Problem details → Among the entries that follow, how many lines contain the word "config"? Give the number alone.
== Segment start ==
Source: an optimization exercise on an open RTL-to-GDS flow (aim: small area, a short achievable clock period and few clock cycles). Production flows keep margins and buffers that such runs may drop. RTL that was checked went through simulation tests only; none was proved equivalent to the original. No functional check of the RTL was part of run 1. Power figures rest on the tool's default switching activity, not on a simulated workload.

[flow/design.v]
module LIFO
	#(parameter N=6,    
	  parameter DW=32   
	)
(
	input wire clk,
	input wire push,            
	input wire [N+2:0] dep,     
	input wire [DW-1:0] dat_i,
	output reg [DW-1:0] dat_o   
);
	reg [DW-1:0] mem [0:N-1];
	genvar i;
	generate
		for (i = 0; i < N; i = i + 1) begin : g_ent
			always @(posedge clk)
				if (push && dep[i+2]) mem[i] <= dat_i;
		end
	endgenerate
	integer j;
	always @(*) begin
		dat_o = {DW{1'b0}};
		for (j = 0; j < N; j = j + 1)
			dat_o = dat_o | ({DW{dep[j+3]}} & mem[j]);
	end
endmodule
module calculator
	(
	input wire clk,
	input wire rst,
	output reg rdy,
	input wire req_valid,
	input wire [2:0] req_instr,
	input wire [31:0] req_operand,
	output reg result_valid,
	output wire [31:0] result,
	output reg [7:0] error
);
	reg [31:0] T;       
	reg [31:0] S;       
	reg [31:0] R;       
	reg        bm1;     
	reg [8:0]  dep;     
	reg        bmul;    
	reg        bdiv;    
	reg [4:0]  cnt;     
	wire lt2  = dep[0] | dep[1];
	wire full = dep[8];
	wire i_push = (req_instr == 3'd0);
	wire i_add  = (req_instr == 3'd1);
	wire i_sub  = (req_instr == 3'd2);
	wire i_mul  = (req_instr == 3'd3);
	wire i_bad  = req_instr[2] & (req_instr[1] | req_instr[0]);
	always @(*) begin
		if (req_valid && !i_push && lt2) error = 8'd1;
		else if (req_valid && i_push && full) error = 8'd2;
		else if (req_valid && i_bad) error = 8'd3;
		else error = 8'd0;
	end
	wire ok  = i_push ? !full : (!lt2 && !i_bad);
	wire acc = rdy & req_valid & ok;
	wire [31:0] pop_val;
	LIFO #(6, 32) i_stack (
		.clk(clk),
		.push(acc & i_push),
		.dep(dep),
		.dat_i(S),
		.dat_o(pop_val)
	);
	wire one0 = bmul ? (R[0] ^ bm1) : 1'b1;
	wire two0 = bmul & ((R[1] & ~R[0] & ~bm1) | (~R[1] & R[0] & bm1));
	wire neg0 = bmul & R[1];
	wire one1 = bmul & (R[2] ^ R[1]);
	wire two1 = bmul & ((R[3] & ~R[2] & ~R[1]) | (~R[3] & R[2] & R[1]));
	wire neg1 = bmul & R[3];
	wire [31:0] S2  = {S[30:0], 1'b0};
	wire [31:0] m0  = ({32{one0}} & S) | ({32{two0}} & S2);
	wire [31:0] m1  = ({32{one1}} & S) | ({32{two1}} & S2);
	wire [31:0] pp0 = m0 ^ {32{neg0}};
	wire [31:0] pp1 = {m1[29:0], 2'b00} ^ {32{neg1}};
	wire [31:0] cs_s = T ^ pp0 ^ pp1;
	wire [31:0] cs_c = {(T[30:0] & pp0[30:0]) | (T[30:0] & pp1[30:0]) | (pp0[30:0] & pp1[30:0]), neg0};
	wire [32:0] sum33 = {cs_s, neg1} + {cs_c, neg1};
	wire [31:0] sum = sum33[32:1];
	wire [31:0] sub_b = rdy ? T : R;
	wire [32:0] d1 = {1'b0, S} - {1'b0, sub_b};
	wire        b1 = d1[32];
	function [5:0] clz;
		input [31:0] x;
		integer k;
		begin
			clz = 6'd32;
			for (k = 0; k < 32; k = k + 1)
				if (x[k]) clz = 6'd31 - k;
		end
	endfunction
	wire [5:0] zs = clz(S);
	wire [5:0] zt = clz(T);
	wire [5:0] dz = zt - zs;
	wire       div_now = (T == 32'd0) | (zt < zs);   
	wire [31:0] t_al = T << dz[4:0];
	wire mul_last = (R[31:3] == 29'd0);
	wire div_last = (cnt == 5'd0);
	wire done = (bmul & mul_last) | (bdiv & div_last);
	always @(posedge clk) begin
		if (rst) begin
			rdy <= 1'b1;
			result_valid <= 1'b0;
			dep <= 9'd1;
			bmul <= 1'b0;
			bdiv <= 1'b0;
		end else begin
			if (acc) begin
				if (i_push) begin
					dep <= {dep[7:0], 1'b0};
					result_valid <= 1'b1;
				end else if (!i_mul && !(req_instr[2] && !div_now)) begin
					dep <= {1'b0, dep[8:1]};
				end else begin
					rdy <= 1'b0;
					result_valid <= 1'b0;
					bmul <= i_mul;
					bdiv <= !i_mul;
				end
			end
			if (done) begin
				rdy <= 1'b1;
				result_valid <= 1'b1;
				bmul <= 1'b0;
				bdiv <= 1'b0;
				dep <= {1'b0, dep[8:1]};
			end
		end
	end
	always @(posedge clk) begin
		if (acc) begin
			if (i_push) begin
				T <= req_operand;
				S <= T;
			end else if (i_add) begin
				T <= sum;
				S <= pop_val;
			end else if (i_sub) begin
				T <= d1[31:0];
				S <= pop_val;
			end else if (i_mul) begin
				T <= 32'd0;
				S <= b1 ? T : S;
				R <= b1 ? S : T;
				bm1 <= 1'b0;
			end else begin
				T <= (T == 32'd0) ? 32'hFFFFFFFF : 32'd0;
				if (div_now) S <= pop_val;
				R <= t_al;
				cnt <= dz[4:0];
			end
		end else if (bmul) begin
			T <= sum;
			S <= mul_last ? pop_val : {S[27:0], 4'b0};
			R <= {4'b0, R[31:4]};
			bm1 <= R[3];
		end else if (bdiv) begin
			T <= {T[30:0], ~b1};
			if (div_last) S <= pop_val;
			else if (!b1) S <= d1[31:0];
			R <= {1'b0, R[31:1]};
			cnt <= cnt - 5'd1;
		end
	end
	assign result = T;
endmodule
[flow/run.sh]
#!/bin/bash
# synth_recipe.tcl (not shown) runs the flow's synth.tcl, then flattens the netlist and writes it again
# the make line also repeats each setting of config.mk as NAME=value (left out here)
make -C /OpenROAD-flow-scripts/flow DESIGN_CONFIG=/design/flow/config.mk WORK_HOME=/design/flow/orfs CLKGATE_MAP_FILE= SYNTH_SCRIPT=/design/flow/synth_recipe.tcl finish
[flow/config.mk]
export PLATFORM = sky130hd
export DESIGN_NAME = calculator
export DESIGN_NICKNAME = calculator
export VERILOG_FILES = /design/flow/design.v
export SDC_FILE = /design/flow/constraint.sdc
export NUM_CORES = 4
export LEC_CHECK = 0
export ABC_AREA = 1
export CAP_MARGIN = 20
export CORE_MARGIN = 2
export CORE_UTILIZATION = 40
export SETUP_SLACK_MARGIN = 4.5
export SLEW_MARGIN = 20
[flow/constraint.sdc]
create_clock -name core_clock -period 9.0 [get_ports {clk}]
set_input_delay 1.8000 -clock core_clock [delete_from_list [all_inputs] [get_ports {clk}]]
set_output_delay 1.8000 -clock core_clock [all_outputs]
set_load 0.01 [all_outputs]
==> results of run 1 <==
[final cells by class]
cell class                      instances  area [um2]
Sequential cell                       307        9100
Timing Repair Buffer                  233        2270
Multi-Input combinational cell       1963       12300
Inverter                              331        1340
Fill cell                            5179       27800
Clock buffer                           41         920
Clock inverter                         23         226
Timing Repair inverter                  8        57.6
Tap cell                              704         881
[sequential cells by signal, summed over array words and instances, names as in the netlist]
register	cells
bdiv	1
result_valid	1
i_stack.mem	192
bm1	1
S	32
dep	9
bmul	1
R	32
T	32
rdy	1
cnt	5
== Segment end ==
Result below → 3